Reverse Quality by Design

Jan. 30, 2008
If you can design quality into a new product and make it better, why can’t you use data to re-engineer a legacy product and continuously improve its quality? These are the questions that Line Lundsberg-Nielsen, a consultant at NNE Pharmaplan (Surrey, UK) addressed in her presentation at the IFPAC 2008 conference in Baltimore.

FDA seems to view “reverse” Quality by Design or analyzing data you already have with a validated process, as both achievable and acceptable, Lundsberg-Nielsen said. The premise is that the validated product produces data that allow for improved product and process understanding, and that this information can be used to reengineer the product.

“Quality by Design for a legacy product seems more complicated, time consuming and expensive than it is for a new product, and it is,” said Lundsberg-Nielsen.

However, this does not mean it can’t be done or that it won’t provide benefits. Lundsberg-Nielsen compared the process of reverse QbD to that of an archaeological dig, in which one must peel back the layers. Historical data was available, she said, but often it had to be arduously duplicated and re-entered to be useable. Design of experiments were then set up and run on the process parameters and material attributes (“not an easy process,” she said).

NNE Pharmaplan studied reverse QbD with a drug-device of sorts, a wound dressing with an added API to promote healing. When the decision was made to produce the coating via continuous rather than batch processing, the product’s effectiveness was examined. The goal was to reduce waste and implement a control strategy to promote an in-process real-time release.

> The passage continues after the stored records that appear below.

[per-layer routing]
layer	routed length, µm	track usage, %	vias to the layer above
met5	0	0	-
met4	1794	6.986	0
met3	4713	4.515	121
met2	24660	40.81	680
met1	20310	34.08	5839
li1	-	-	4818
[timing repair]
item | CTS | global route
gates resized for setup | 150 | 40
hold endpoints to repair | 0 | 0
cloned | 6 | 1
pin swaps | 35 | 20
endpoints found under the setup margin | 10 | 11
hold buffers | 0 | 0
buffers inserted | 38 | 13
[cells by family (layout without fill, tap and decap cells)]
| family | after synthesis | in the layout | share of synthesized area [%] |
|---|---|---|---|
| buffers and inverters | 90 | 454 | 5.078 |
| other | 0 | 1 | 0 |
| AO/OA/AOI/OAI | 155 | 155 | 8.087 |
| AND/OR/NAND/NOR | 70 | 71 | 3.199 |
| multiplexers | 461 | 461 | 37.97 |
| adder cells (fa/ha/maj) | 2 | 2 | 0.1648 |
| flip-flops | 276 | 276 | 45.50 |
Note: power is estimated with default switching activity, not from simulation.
===== config.mk =====
export PLATFORM = sky130hd
export DESIGN_NAME = mac_seq_ctrl
export DESIGN_NICKNAME = d
export VERILOG_FILES = /design/src/rtl/mac_seq_ctrl.sv
export SDC_FILE = /design/constraint.sdc
export NUM_CORES = 1
export LEC_CHECK = 0
export CAP_MARGIN = 20
export CORE_UTILIZATION = 54
export CTS_CLUSTER_DIAMETER = 150
export DETAILED_ROUTE_END_ITERATION = 12
export PLACE_DENSITY = 0.8
export SKIP_CTS_REPAIR_TIMING = 1
export SLEW_MARGIN = 20
export SYNTH_ARGS = -nofsm -noshare
export SYNTH_HDL_FRONTEND = slang
export SYNTH_SLANG_ARGS = --single-unit

===== constraint.sdc =====
create_clock -name clk -period 2.45 [get_ports clk]
set_clock_uncertainty 0.2 [all_clocks]
set_input_delay 0.245 -clock clk [delete_from_list [all_inputs] [get_ports clk]]
set_output_delay 0.245 -clock clk [all_outputs]
set_load 0.02 [all_outputs]
### src/rtl/mem_arb_pkg.sv
// Shared types and constants for the two-port data-RAM arbiter.
// The command struct carries one accepted access from the grant cycle into the RAM cycle.
package mem_arb_pkg;

    localparam int DATA_W  = 32;
    localparam int WORD_AW = 8;

    typedef enum logic {
        IDLE   = 1'b0,
        ACCESS = 1'b1
    } state_t;

    typedef logic owner_t;

    typedef struct packed {
        logic              vld;
        owner_t            owner;
        logic              we;
        logic [31:0]       addr;
        logic [DATA_W-1:0] wdata;
        logic              err;
    } cmd_t;

    // Misaligned or beyond the 2**WORD_AW-word RAM.
    function automatic logic addrBad(input logic [31:0] addr);
        return (addr[1:0] != 2'b00) || (addr[31:WORD_AW+2] != '0);
    endfunction

endpackage

### src/rtl/mem_arbiter_if.sv
// Bundle of both requester ports plus the RAM-side bus of the arbiter.
// The arbiter uses the slave view; requesters and the RAM model use the master view.
interface mem_arbiter_if;
    import mem_arb_pkg::*;

    logic              p0_req;
    logic              p0_we;
    logic [31:0]       p0_addr;
    logic [DATA_W-1:0] p0_wdata;
    logic              p0_gnt;
    logic              p0_rvalid;
    logic [DATA_W-1:0] p0_rdata;
    logic              p0_err;

    logic              p1_req;
    logic              p1_we;
    logic [31:0]       p1_addr;
    logic [DATA_W-1:0] p1_wdata;
    logic              p1_gnt;
    logic              p1_rvalid;
    logic [DATA_W-1:0] p1_rdata;
    logic              p1_err;

    logic [31:0]       ram_addr;
    logic [DATA_W-1:0] ram_wdata;
    logic              ram_MemRead;
    logic              ram_MemWrite;
    logic [DATA_W-1:0] ram_rdata;

    modport slave (
        input  p0_req, p0_we, p0_addr, p0_wdata,
        input  p1_req, p1_we, p1_addr, p1_wdata,
        input  ram_rdata,
        output p0_gnt, p0_rvalid, p0_rdata, p0_err,
        output p1_gnt, p1_rvalid, p1_rdata, p1_err,
        output ram_addr, ram_wdata, ram_MemRead, ram_MemWrite
    );

    modport master (
        output p0_req, p0_we, p0_addr, p0_wdata,
        output p1_req, p1_we, p1_addr, p1_wdata,
        output ram_rdata,
        input  p0_gnt, p0_rvalid, p0_rdata, p0_err,
        input  p1_gnt, p1_rvalid, p1_rdata, p1_err,
        input  ram_addr, ram_wdata, ram_MemRead, ram_MemWrite
    );

endinterface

After examining historical data, the project team determined that the critical quality attributes were absorption and API content. The absorption of the product depended on the process settings. A quality risk assessment was set up where only process parameters were investigated. However, there were some internal issues within the organization, specifically with the operators, which prevented changing the speed of the process when the first design of experiments was set up.

 “Operators were using process speed to control the product rate,” said Lundsberg-Nielsen.

The parameters the experiments were allowed to adjust were of no help with regard to out- of-spec elements. Eventually, R&D convinced the manufacturing team to allow them to run experiments over one weekend if they promised to put everything back to the existing conditions when they were done.

These new experiments proved fruitful. The team learned that the absorption qualities increased with lower mixing temperatures. In addition, yield increased by 100 percent. The end result was a dressing with better absorption qualities. Settings for the new line could thus be set up based on four process parameters.

While the new line has not been set up or validated, there is hope it will be someday. “This process would have to get regulatory approval but this type of work is exactly what the agency is looking for in the Quality by Design realm,” said FDA's Moheb Nasr, who was sitting in on the session. “I would not call this process Quality by Re-design because people might be confused with the terminology, but it is process reengineering. More companies must be willing to share these types of examples and information to further the industry.”

Lundsberg-Nielsen is not done investigating this process. Her next step is to investigate the raw materials variability.